Runtime densenet vs resnets

hi guys,

one of the most compelling new vision architectures are the densenet architectures. According to the authors they can get the same performance as Resnets but with much fewer FLOPS. If you look at Figure 3 in the paper, ResNet-50 and DenseNet-169 get roughly the same ImageNet validation error, but Densenet-169 uses 0.6 * 10^10 flops vs 0.8 * 10^10 for ResNet-50; a 25% improvement!

Using the build-it PyTorch models, I tried to verify this by doing the forward pass on ImageNet using one TITAN X GPU. The commands are simply:

CUDA_VISIBLE_DEVICES=2 python /data/imagenet/ --evaluate --arch resnet50
CUDA_VISIBLE_DEVICES=2 python /data/imagenet/ --evaluate --arch densenet169

However, running this gives me pretty much identical runtimes of 0.5 seconds average batch time (last line of output for resnet is below).

Test: [190/196]. Time 0.433 (0.557) Loss 26.8679 (30.0608) Prec@1 0.000 (0.104) Prec@5 0.000 (0.497)

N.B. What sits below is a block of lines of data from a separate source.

--- config.mk ---
export PLATFORM = sky130hd
export DESIGN_NAME = lfaf_top
export DESIGN_NICKNAME = d
export VERILOG_FILES = /design/src/common/lfaf_pkg.sv /design/src/common/lfaf_core_if.sv /design/src/hdl/lfaf_top.sv /design/src/hdl/lfaf_sticky_bank.sv /design/src/hdl/lfaf_alert_gate.sv
export SDC_FILE = /design/constraint.sdc
export NUM_CORES = 1
export LEC_CHECK = 0
export BUFFER_PORTS_ARGS = -buffer_cell sky130_fd_sc_hd__clkbuf_2
export CORE_MARGIN = 8
export CORE_UTILIZATION = 56
export CTS_CLUSTER_DIAMETER = 30
export DETAILED_ROUTE_END_ITERATION = 16
export GPL_TIMING_DRIVEN = 0
export PLACE_DENSITY_LB_ADDON = 0.2
export SLEW_MARGIN = 20
export SYNTH_ARGS = -nofsm -noshare
export SYNTH_HDL_FRONTEND = slang
export SYNTH_SLANG_ARGS = --single-unit
export TNS_END_PERCENT = 5
--- constraint.sdc ---
create_clock -name clock_i -period 2.1 [get_ports clock_i]
set_input_delay 0.42 -clock clock_i [delete_from_list [all_inputs] [get_ports clock_i]]
set_output_delay 0.42 -clock clock_i [all_outputs]
set_load 0.1 [all_outputs]
--- src/common/lfaf_pkg.sv ---
// constants, register map and decode helpers for the limit fault alert flags block
package lfaf_pkg;

	// ----------------------------------------------------------------
	// register offsets
	// ----------------------------------------------------------------
	localparam logic [7:0] LFAF_ADDR_CONTROL_B      = 8'h01;
	localparam logic [7:0] LFAF_ADDR_THR_ALERT_EN   = 8'h02;
	localparam logic [7:0] LFAF_ADDR_LIMIT_STATUS   = 8'h03;
	localparam logic [7:0] LFAF_ADDR_FAULT_HISTORY  = 8'h04;
	localparam logic [7:0] LFAF_ADDR_EXTRA_ALERT_EN = 8'h32;
	localparam logic [7:0] LFAF_ADDR_PIN_CONFIG     = 8'h33;

	// ----------------------------------------------------------------
	// reset values and writable masks
	// ----------------------------------------------------------------
	localparam logic [7:0] LFAF_RST_CONTROL_B      = 8'h00;
	localparam logic [7:0] LFAF_RST_THR_ALERT_EN   = 8'h00;
	localparam logic [7:0] LFAF_RST_LIMIT_STATUS   = 8'h00;
	localparam logic [7:0] LFAF_RST_FAULT_HISTORY  = 8'h00;
	localparam logic [7:0] LFAF_RST_EXTRA_ALERT_EN = 8'h00;
	localparam logic [7:0] LFAF_RST_PIN_CONFIG     = 8'h00;
	localparam logic [7:0] LFAF_MASK_EXTRA_ALERT   = 8'hEF;
	localparam logic [7:0] LFAF_MASK_PIN_CONFIG    = 8'hFE;
	localparam logic [7:0] LFAF_READ_UNMAPPED      = 8'h00;
	localparam logic [7:0] LFAF_ALL_ONES           = 8'hFF;
	localparam logic [7:0] LFAF_ALL_ZEROS          = 8'h00;

	// ----------------------------------------------------------------
	// control_b field positions and codes
	// ----------------------------------------------------------------
	localparam int         LFAF_CB_ALERT_CLR    = 7;
	localparam int         LFAF_CB_SHUTDOWN     = 6;
	localparam int         LFAF_CB_CLR_ON_READ  = 5;
	localparam int         LFAF_CB_AUTO_WAKE    = 4;
	localparam int         LFAF_CB_RESET_HI     = 1;
	localparam int         LFAF_CB_RESET_LO     = 0;
	localparam logic [1:0] LFAF_CB_RESET_ALL    = 2'h3;
	localparam logic [1:0] LFAF_CB_RESET_ACCUM  = 2'h2;

	// ----------------------------------------------------------------
	// extra_alert_enable bit positions
	// ----------------------------------------------------------------
	localparam int LFAF_AL2_CONV_DONE = 7;
	localparam int LFAF_AL2_PIN_ONE   = 6;
	localparam int LFAF_AL2_PIN_TWO   = 5;
	localparam int LFAF_AL2_RESERVED  = 4;
	localparam int LFAF_AL2_STUCK     = 3;
	localparam int LFAF_AL2_ENERGY    = 2;
	localparam int LFAF_AL2_CHARGE    = 1;
	localparam int LFAF_AL2_TIME      = 0;

	// ----------------------------------------------------------------
	// pin_config fields and codes
	// ----------------------------------------------------------------
	localparam int         LFAF_GP_ONE_HI      = 7;
	localparam int         LFAF_GP_ONE_LO      = 6;
	localparam int         LFAF_GP_TWO_HI      = 5;
	localparam int         LFAF_GP_TWO_LO      = 4;
	localparam int         LFAF_GP_THREE_HI    = 3;
	localparam int         LFAF_GP_THREE_LO    = 2;
	localparam logic [1:0] LFAF_PIN_ACTIVE_LOW  = 2'h1;
	localparam logic [1:0] LFAF_PIN_ACTIVE_HIGH = 2'h0;
	localparam logic [1:0] LFAF_PIN_ALERT_OUT   = 2'h0;

	typedef enum {
		LFAF_SEL_NONE,
		LFAF_SEL_CONTROL_B,
		LFAF_SEL_THR_EN,
		LFAF_SEL_STATUS,
		LFAF_SEL_FAULT,
		LFAF_SEL_EXTRA_EN,
		LFAF_SEL_PIN_CFG
	} lfaf_sel_e;

	function automatic lfaf_sel_e lfaf_decode(input logic [7:0] addr);
		lfaf_sel_e sel;
		case (addr)
			LFAF_ADDR_CONTROL_B:      sel = LFAF_SEL_CONTROL_B;
			LFAF_ADDR_THR_ALERT_EN:   sel = LFAF_SEL_THR_EN;
			LFAF_ADDR_LIMIT_STATUS:   sel = LFAF_SEL_STATUS;
			LFAF_ADDR_FAULT_HISTORY:  sel = LFAF_SEL_FAULT;
			LFAF_ADDR_EXTRA_ALERT_EN: sel = LFAF_SEL_EXTRA_EN;
			LFAF_ADDR_PIN_CONFIG:     sel = LFAF_SEL_PIN_CFG;
			default:                  sel = LFAF_SEL_NONE;
		endcase
		return sel;
	endfunction : lfaf_decode

	// active level of a general pin input from its two-bit configuration
	function automatic logic lfaf_pin_active(input logic [1:0] cfg, input logic level);
		logic act;
		case (cfg)
			LFAF_PIN_ACTIVE_LOW:  act = ~level;
			LFAF_PIN_ACTIVE_HIGH: act = level;
			default:              act = 1'b0;
		endcase
		return act;
	endfunction : lfaf_pin_active

endpackage : lfaf_pkg

--- src/common/lfaf_core_if.sv ---
// signals shared between the top, the sticky fault bank and the alert gate
`timescale 1ns/100ps
`default_nettype none
interface lfaf_core_if;
	logic [7:0] thr_set;
	logic [7:0] fault_clr;
	logic [7:0] fault;
	logic [7:0] thr_evt;
	logic [7:0] thr_en;
	logic [7:0] ext_evt;
	logic [7:0] ext_en;
	logic       alert_clr;
	logic       alert;

	modport bank (input thr_set, input fault_clr, output fault);
	modport gate (input thr_evt, input thr_en, input ext_evt, input ext_en,
		input alert_clr, output alert);
	modport top  (output thr_set, output fault_clr, output thr_evt, output thr_en,
		output ext_evt, output ext_en, output alert_clr, input fault, input alert);
endinterface : lfaf_core_if
`default_nettype wire

--- src/hdl/lfaf_top.sv ---
// limit fault alert flags: live status, sticky faults, alert enables and alert pin
// Contract
// - limit_status bit 7 shows power over max, bit 6 power under min.
// - limit_status bit 5 shows current over max, bit 4 under min.
// - limit_status bit 3 shows input voltage over max, bit 2 under min.
// - limit_status bit 1 shows aux input over max, bit 0 under min.
// - fault_history bits 7 and 6 remember power over and under events.
// - fault_history bits 5 and 4 remember current over and under events.
// - fault_history bits 3 and 2 remember input voltage over and under.
// - fault_history bits 1 and 0 remember aux input over and under.
// - enable bit 7 lets each finished conversion raise the alert.
// - enable bit 6 alerts when pin one turns active per its config.
// - enable bit 5 alerts when pin two turns active per its config.
// - enable bit 3 alerts on stuck-bus wake-up, only with auto wake set.
// - enable bit 2 alerts on energy register overflow.
// - enable bit 1 alerts on charge register overflow.
// - enable bit 0 alerts on time counter overflow.
// - threshold enable bits 7..0 gate the eight limit alerts one for one.
// - with control bit 5 set, reading fault_history clears it.
// - with control bit 7 set, being addressed releases the alert.
`timescale 1ns/100ps
`default_nettype none
module lfaf_top (
	input  wire logic        clock_i,
	input  wire logic        rst_n_i,
	input  wire logic [7:0]  reg_addr_i,
	input  wire logic        reg_wr_i,
	input  wire logic        reg_rd_i,
	input  wire logic [7:0]  reg_wdata_i,
	output var  logic [7:0]  reg_rdata_o,
	output var  logic        reg_rvalid_o,
	input  wire logic        addressed_i,
	input  wire logic [7:0]  live_limit_i,
	input  wire logic        conv_done_i,
	input  wire logic        general_pin_one_i,
	input  wire logic        general_pin_two_i,
	input  wire logic        stuck_wake_i,
	input  wire logic        energy_ovf_i,
	input  wire logic        charge_ovf_i,
	input  wire logic        time_ovf_i,
	output logic             alert_o,
	output logic             general_pin_three_o,
	output logic             general_pin_three_oe_n_o,
	output logic             shutdown_o,
	output var  logic        accum_reset_o
);
	import lfaf_pkg::*;

	// ----------------------------------------------------------------
	// reset release
	// ----------------------------------------------------------------
	logic rst_meta_n;
	logic rst_n;

	always_ff @(posedge clock_i or negedge rst_n_i) begin
		if (!rst_n_i) begin
			rst_meta_n <= 1'b0;
			rst_n      <= 1'b0;
		end else begin
			rst_meta_n <= 1'b1;
			rst_n      <= rst_meta_n;
		end
	end

	// ----------------------------------------------------------------
	// register decode
	// ----------------------------------------------------------------
	lfaf_core_if core ();

	logic [7:0] control_b;
	logic [7:0] threshold_alert_enable;
	logic [7:0] extra_alert_enable;
	logic [7:0] pin_config;
	logic [7:0] limit_status;
	lfaf_sel_e  wr_sel;
	lfaf_sel_e  rd_sel;
	logic       soft_reset;
	logic       fault_write;
	logic       fault_cor;
	logic       fault_op;

	assign wr_sel      = reg_wr_i ? lfaf_decode(reg_addr_i) : LFAF_SEL_NONE;
	assign rd_sel      = reg_rd_i ? lfaf_decode(reg_addr_i) : LFAF_SEL_NONE;
	// a reset-all write wipes every register except limit_status and live-held fault bits in the same cycle, itself included
	assign soft_reset  = (wr_sel == LFAF_SEL_CONTROL_B) &&
		(reg_wdata_i[LFAF_CB_RESET_HI:LFAF_CB_RESET_LO] == LFAF_CB_RESET_ALL);
	assign fault_write = (wr_sel == LFAF_SEL_FAULT);
	assign fault_cor   = (rd_sel == LFAF_SEL_FAULT) && control_b[LFAF_CB_CLR_ON_READ];
	assign fault_op    = fault_write || fault_cor;

	// ----------------------------------------------------------------
	// writable registers
	// ----------------------------------------------------------------
	always_ff @(posedge clock_i or negedge rst_n) begin
		if (!rst_n) begin
			control_b <= LFAF_RST_CONTROL_B;
		end else if (soft_reset) begin
			control_b <= LFAF_RST_CONTROL_B;
		end else if (wr_sel == LFAF_SEL_CONTROL_B) begin
			control_b <= reg_wdata_i;
		end
	end

	always_ff @(posedge clock_i or negedge rst_n) begin
		if (!rst_n) begin
			threshold_alert_enable <= LFAF_RST_THR_ALERT_EN;
		end else if (soft_reset) begin
			threshold_alert_enable <= LFAF_RST_THR_ALERT_EN;
		end else if (wr_sel == LFAF_SEL_THR_EN) begin
			threshold_alert_enable <= reg_wdata_i;
		end
	end

	always_ff @(posedge clock_i or negedge rst_n) begin
		if (!rst_n) begin
			extra_alert_enable <= LFAF_RST_EXTRA_ALERT_EN;
		end else if (soft_reset) begin
			extra_alert_enable <= LFAF_RST_EXTRA_ALERT_EN;
		end else if (wr_sel == LFAF_SEL_EXTRA_EN) begin
			extra_alert_enable <= reg_wdata_i & LFAF_MASK_EXTRA_ALERT;
		end
	end

	always_ff @(posedge clock_i or negedge rst_n) begin
		if (!rst_n) begin
			pin_config <= LFAF_RST_PIN_CONFIG;
		end else if (soft_reset) begin
			pin_config <= LFAF_RST_PIN_CONFIG;
		end else if (wr_sel == LFAF_SEL_PIN_CFG) begin
			pin_config <= reg_wdata_i & LFAF_MASK_PIN_CONFIG;
		end
	end

	// accumulator reset is a command, not state: one pulse per write
	always_ff @(posedge clock_i or negedge rst_n) begin
		if (!rst_n) begin
			accum_reset_o <= 1'b0;
		end else begin
			accum_reset_o <= (wr_sel == LFAF_SEL_CONTROL_B) &&
				(reg_wdata_i[LFAF_CB_RESET_HI:LFAF_CB_RESET_LO] == LFAF_CB_RESET_ACCUM);
		end
	end

	// ----------------------------------------------------------------
	// live status and edge history
	// ----------------------------------------------------------------
	logic pin_one_act;
	logic pin_two_act;
	logic pin_one_prev;
	logic pin_two_prev;

	always_ff @(posedge clock_i or negedge rst_n) begin
		if (!rst_n) begin
			limit_status <= LFAF_RST_LIMIT_STATUS;
		end else begin
			limit_status <= live_limit_i;
		end
	end

	assign pin_one_act = lfaf_pin_active(pin_config[LFAF_GP_ONE_HI:LFAF_GP_ONE_LO],
		general_pin_one_i);
	assign pin_two_act = lfaf_pin_active(pin_config[LFAF_GP_TWO_HI:LFAF_GP_TWO_LO],
		general_pin_two_i);

	always_ff @(posedge clock_i or negedge rst_n) begin
		if (!rst_n) begin
			pin_one_prev <= 1'b0;
			pin_two_prev <= 1'b0;
		end else begin
			pin_one_prev <= pin_one_act;
			pin_two_prev <= pin_two_act;
		end
	end

	// ----------------------------------------------------------------
	// sticky faults and alert
	// ----------------------------------------------------------------
	// live conditions latch
	assign core.thr_set   = live_limit_i;
	assign core.fault_clr = (soft_reset || fault_cor) ? LFAF_ALL_ONES :
		fault_write ? ~reg_wdata_i : LFAF_ALL_ZEROS;

	// limit and pin events are edges: a lasting limit condition alerts once, so a bus clear sticks
	assign core.thr_evt = live_limit_i & ~limit_status;
	assign core.thr_en  = threshold_alert_enable;
	assign core.ext_evt = {conv_done_i, pin_one_act & ~pin_one_prev,
		pin_two_act & ~pin_two_prev, 1'b0,
		stuck_wake_i & control_b[LFAF_CB_AUTO_WAKE],
		energy_ovf_i, charge_ovf_i, time_ovf_i};
	assign core.ext_en  = extra_alert_enable;

	// clearing enabled faults releases it
	// a bit that its live condition holds set stays set, so it keeps the alert too
	assign core.alert_clr = (addressed_i && control_b[LFAF_CB_ALERT_CLR]) || soft_reset ||
		(fault_op && ((((core.fault & ~core.fault_clr) | core.thr_set) &
		threshold_alert_enable) == LFAF_ALL_ZEROS));

	lfaf_sticky_bank u_bank (
		.clock_i (clock_i),
		.rst_n_i (rst_n),
		.core    (core.bank)
	);

	lfaf_alert_gate u_gate (
		.clock_i (clock_i),
		.rst_n_i (rst_n),
		.core    (core.gate)
	);

	// ----------------------------------------------------------------
	// outputs and read port
	// ----------------------------------------------------------------
	assign alert_o             = core.alert;
	assign shutdown_o          = control_b[LFAF_CB_SHUTDOWN];
	assign general_pin_three_o = 1'b0;
	// open drain alert on pin three
	assign general_pin_three_oe_n_o = !(core.alert &&
		(pin_config[LFAF_GP_THREE_HI:LFAF_GP_THREE_LO] == LFAF_PIN_ALERT_OUT));

	always_ff @(posedge clock_i or negedge rst_n) begin
		if (!rst_n) begin
			reg_rdata_o  <= LFAF_READ_UNMAPPED;
			reg_rvalid_o <= 1'b0;
		end else begin
			reg_rvalid_o <= reg_rd_i;
			if (reg_rd_i) begin
				case (rd_sel)
					LFAF_SEL_CONTROL_B: reg_rdata_o <= control_b;
					LFAF_SEL_THR_EN:    reg_rdata_o <= threshold_alert_enable;
					LFAF_SEL_STATUS:    reg_rdata_o <= limit_status;
					LFAF_SEL_FAULT:     reg_rdata_o <= core.fault;
					LFAF_SEL_EXTRA_EN:  reg_rdata_o <= extra_alert_enable;
					LFAF_SEL_PIN_CFG:   reg_rdata_o <= pin_config;
					default:            reg_rdata_o <= LFAF_READ_UNMAPPED;
				endcase
			end
		end
	end

	logic any_masked;
	assign any_masked = |(core.thr_evt & threshold_alert_enable) |
		|(core.ext_evt & extra_alert_enable);
endmodule : lfaf_top
`default_nettype wire

--- src/hdl/lfaf_sticky_bank.sv ---
// eight sticky fault bits, set by live conditions and cleared by software
`timescale 1ns/100ps
`default_nettype none
module lfaf_sticky_bank (
	input  wire logic  clock_i,
	input  wire logic  rst_n_i,
	lfaf_core_if.bank  core
);
	import lfaf_pkg::*;

	genvar i;
	generate
		for (i = 0; i < 8; i++) begin : g_bit
			always_ff @(posedge clock_i or negedge rst_n_i) begin
				if (!rst_n_i) begin
					core.fault[i] <= LFAF_RST_FAULT_HISTORY[i];
				end else if (core.thr_set[i]) begin
					core.fault[i] <= 1'b1;
				end else if (core.fault_clr[i]) begin
					core.fault[i] <= 1'b0;
				end
			end
		end
	endgenerate

endmodule : lfaf_sticky_bank
`default_nettype wire

--- src/hdl/lfaf_alert_gate.sv ---
// alert latch: masked events set it, bus clear conditions release it
`timescale 1ns/100ps
`default_nettype none
module lfaf_alert_gate (
	input  wire logic  clock_i,
	input  wire logic  rst_n_i,
	lfaf_core_if.gate  core
);
	import lfaf_pkg::*;

	logic any_event;

	assign any_event = |(core.thr_evt & core.thr_en) | |(core.ext_evt & core.ext_en);

	always_ff @(posedge clock_i or negedge rst_n_i) begin
		if (!rst_n_i) begin
			core.alert <= 1'b0;
		end else if (any_event) begin
			core.alert <= 1'b1;
		end else if (core.alert_clr) begin
			core.alert <= 1'b0;
		end
	end

endmodule : lfaf_alert_gate
`default_nettype wire

==> run summary <==
Worst path max stage delay: 0.58 ns
internal power: 1.83 mW
Synth Register Bits: 61
grt ovf: 0
distinct cell type count after synthesis: 57
top cells by area, synth: dfrtp_1 52%, nand2_1 5.6%, mux2i_1 5.1%
DR vias: 2724
Crit. End Element: flop
Synth Area in Compound Gates: 0.201
Initial Util: 0.578
clock tree buffer depth: 2
crit path launch type: primary input
area leader, netlist: dfrtp_1
DRT iter0 DRCs: 291
Final Critical Period: 2.11 ns
gr busiest metal: met2
crit path cell chain: buf_2 -> or4b_4 -> a2111o_1 -> nor2_2 -> a221o_1 -> a221oi_2 -> nand2_1
Final Setup Violations: 1
largest family of logic cells by synthesized area: simple AND/OR/NAND/NOR gates
Avg Cell Area, Syn: 10.3 um2
num ports: 50
drt pass-1 iters: 5
Post-synth top cells: 61 x dfrtp_1, 44 x nand2_1, 22 x nor2_1
DPL Wire Length: 6230 um
logic gate share of total power: 0.155
vias in the first global route: 2757
post-synthesis sequential area ratio: 0.521
Yosys top cell area share: 0.521
critical path's slowest cell: or4b_4
xor/xnor share of the synthesized area: 0.00598
Post-Synthesis Cells: 284
top-count cell post-synth: dfrtp_1
drt via density: 6.44
Sw Share: 0.301
FILL cells: 431
area taken by flip-flops and latches: 0.00153 mm2
M3 GR Usage: 0.0771
Post-Place Setup Slack: -0.669 ns
met1 global-route usage: 0.311
leading register cell type out of synthesis: dfrtp_1
Hold Path Class: reg2async
Final period util: 1.01
RD Place Congestion: 0.981
max cap viols: 0
clock slew at reported path FFs: 0.07 ns
Async SR Flop Fraction: 1.00
I/O Buffers: 47
GRT Total Usage: 0.242
share of layout cells above drive strength 1: 0.275
Std-Cell Rows: 26
crit path kind: in2reg
Worst-Skew Late Latency: 0.35 ns
PwrDens: 727 mW/mm2
crit path max fanout: 7
fin. max-slew vios: 0
Reg power frac: 0.493
largest net degree at the start of global routing: 43
Net Sw Power: 0.787 mW
maximum vdd drop: 482 uV
failing checks: negative setup slack
cell area after synthesis: 0.00293 mm2
DRC violations left: 0
CORE AREA: 0.00507 mm2
Slew @ Worst Pin: 0.699 ns
CTS root buf: clkbuf_8
die width: 88.4 um
Post-Synth Simple-Gate Area: 0.201
Adder-Cell Fraction of Synth Area: 0
clock share of power: 0.352
total CTS buffers: 9
multiplexer share of the synthesized area: 0.0512
nets: 386
met2 Use GR: 0.373
CP arrival: 2.39 ns
clock sink total: 61
Antenna diodes: 0
Slew HR: 0.531
Leak: 1.78 nW
Area growth syn-to-layout: 22.5%
initial antenna violation count: 0
WHS: 0.189 ns
Synth Warn #: 0
Post-synth EDFFs: 0
outcome: complete, but fails checks
setup slack after layout: -0.0135 ns
syn_nets: 320
CTS tree: done
DR WL/cell: 21.5 um
ANT nets after route: 0
Die ar.: 0.00781 mm2
die height: 88.4 um
final hold violations: 0
Clock Skew: 0.00666 ns
Max Clock Freq: 473 MHz
required time of the critical path: 2.38 ns
H-tree depth: 3
global-route wire length before repair: 14000 um
RSZ-0062 raised after global routing: yes
Post-Route WL: 9110 um
Multi-input gate area: 0.00143 mm2
-- sequential cells by signal, summed over array words and instances, names as in the netlist, 7 cells and up --
register,cells
control_b,8
core.thr_en,8
limit_status,8
reg_rdata_o,8
u_bank.core.fault,8
core.ext_en,7
pin_config,7
-- layer usage --
metal | wire length [um] | share of wire
met1 | 3690 | 0.40
met2 | 4230 | 0.46
met3 | 981 | 0.11
met4 | 206 | 0.023
met5 | 0 | 0
-- timing repair --
action / 4_1_cts / 5_1_grt
endpoints found under the setup margin: 38 / 38
buffers inserted: 2 / 5
gates resized for setup: 9 / 14
hold buffers: 1 / 0
endpoints found under the hold margin: 2 / 0
pin swaps: 1 / 6
-- stage by stage --
stage	instances	area, um2	util	setup TNS [ns]	total power [mW]
after floorplan	284	2930	-	-0.127	1.56
after global placement	401	3260	0.642	-39.31	1.68
after detailed placement	402	3280	0.646	-19.47	1.69
after CTS	418	3510	0.691	-0.0129	2.60
after global routing	423	3590	0.708	-0.256	2.70
final	423	3590	0.708	-0.0135	2.61
-- power by group through the flow --
| stage | clock (mW) | combinational, mW | sequential [mW] |
|---|---|---|---|
| final | 0.919 | 0.404 | 1.29 |
| after global routing | 0.974 | 0.430 | 1.30 |
| after CTS | 0.919 | 0.395 | 1.29 |
| after detailed placement | 0 | 0.386 | 1.31 |
| after global placement | 0 | 0.360 | 1.32 |
| after floorplan | 0 | 0.188 | 1.38 |
-- critical path: cells and delay by family --
family / cells / cell delay [ns]
buffers and inverters: 1 / 0.14
AND/OR/NAND/NOR: 3 / 1.10
AO/OA/AOI/OAI: 3 / 0.73
-- logic make-up after synthesis --
kind of cell,after synthesis
flops,61
buf+inv,12
compound gates,77
mux,15
xor+xnor,2
other cells,2
simple gates,115
-- cells in the final DEF, fill, tap and decap left out, drive strengths merged, types with 4 or more instances in the layout --
cell type	instances
a222oi	5
or3	4
a31oi	4
clkbuf	63
buf	12
o21bai	8
mux2i	15
a22o	9
nand2	45
nand4	7
dfrtp	61
and3	6
nand3	8
o21ai	17
a22oi	9
nor2	25
-- final cells by class --
class,count,share of cell area
multi-input cells,211,0.399
repair buffers,56,0.0885
clock buffers,12,0.0432
plain buffers,8,0.0132
well taps,70,0.0244
inverters,3,0.00313
flip-flops and latches,61,0.426
clock inverters,2,0.00279
-- path summary, 6_finish.rpt --
check / from / slack, ns / endpoint / cells after the start
max: reg_addr_i[4] / -0.01 / reg_rdata_o[0] / 7
min: rst_n / 0.19 / limit_status[7] / 0
min in group clock_i: live_limit_i[4] / 0.21 / limit_status[4] / 1
min reg2reg: rst_n / 0.19 / limit_status[7] / 0
max in group asynchronous: rst_n / 1.41 / u_bank.core.fault[4] / 1
max reg2reg: core.ext_en[7] / 0.21 / u_gate.core.alert / 6
No activity file was read; power rests on OpenSTA's default activity.
File: src/sfrb_defs.svh
// Constants for the serial flash reset and busy timing block
`ifndef SFRB_DEFS_SVH
`define SFRB_DEFS_SVH
// ----------------------------------------------------------------------
// Clock and pulse width
// ----------------------------------------------------------------------
`define SFRB_CLK_MHZ              250
`define SFRB_RESET_PULSE_MIN_US   10
`define SFRB_RESET_PULSE_CYC      (`SFRB_RESET_PULSE_MIN_US * `SFRB_CLK_MHZ)
// ----------------------------------------------------------------------
// Recovery waits (host side; kept for reference)
// ----------------------------------------------------------------------
`define SFRB_RECOV_READ_NS        200
`define SFRB_RECOV_PROG_US        20
`define SFRB_RECOV_ERASE_MS       20
`define SFRB_POWERUP_SELECT_US    300
// ----------------------------------------------------------------------
// Busy times, maximum, in their own units
// ----------------------------------------------------------------------
`define SFRB_SWC_MAX_MS           100
`define SFRB_TPP_MAX_MS           5
`define SFRB_TBP_MAX_US           300
`define SFRB_TSE_MAX_MS           300
`define SFRB_TBE32_MAX_S          2
`define SFRB_TBE64_MAX_S          2
`define SFRB_TCE_MAX_S            200
`define SFRB_TWPS_MAX_MS          1
`define SFRB_TWSR_MAX_MS          1
// Typical busy times
`define SFRB_SWC_TYP_MS           40
`define SFRB_TPP_TYP_US           1400
`define SFRB_TBP_TYP_US           9
`define SFRB_TSE_TYP_MS           60
`define SFRB_TBE32_TYP_MS         500
`define SFRB_TBE64_TYP_MS         700
`define SFRB_TCE_TYP_S            80
`define SFRB_TWPS_TYP_US          500
`define SFRB_TWSR_TYP_US          500
// ----------------------------------------------------------------------
// Delivery and reset values
// ----------------------------------------------------------------------
`define SFRB_ARRAY_ERASED         8'hFF
`define SFRB_STATUS_RST           8'h00
`define SFRB_STATUS_BUSY_BIT      0
`define SFRB_STATUS_LATCH_BIT     1
`endif

File: src/sfrb_pkg.sv
// Types for the serial flash reset and busy timing block
package sfrb_pkg;
   // Timed operation kinds
   typedef enum logic [3:0] {
      SFRB_OP_NONE,
      SFRB_OP_STATUS_WRITE,
      SFRB_OP_PAGE_PROG,
      SFRB_OP_BYTE_PROG,
      SFRB_OP_SECTOR_ERASE,
      SFRB_OP_BLOCK32_ERASE,
      SFRB_OP_BLOCK64_ERASE,
      SFRB_OP_CHIP_ERASE,
      SFRB_OP_PROT_SELECT,
      SFRB_OP_SECURITY_WRITE
   } sfrb_op_t;
   // What the reset interrupted
   typedef enum logic [2:0] {
      SFRB_INT_NONE,
      SFRB_INT_READ,
      SFRB_INT_PROGRAM,
      SFRB_INT_ERASE,
      SFRB_INT_STATUS_WRITE
   } sfrb_intr_t;
endpackage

Can anyone explain what is going on? I can think of several explanations, the most likely being that not all FLOPS are created equal. Maybe ResNets require more flops but they are FLOPS that are part of e.g. a convolution for which there are highly optimized CUDA methods.

thanks a bunch!

flops != runtime. While theoretical flops are improved, actual practical runtime depends on how the GPUs are occupied, whether densenets can hit GPU theoretical peak flops, etc. Considering these, I expect a 25% improvement to easily be masked behind the more complicated kernel launch pattern.


What happens if you scale them both up or down? What is the GPU utilization?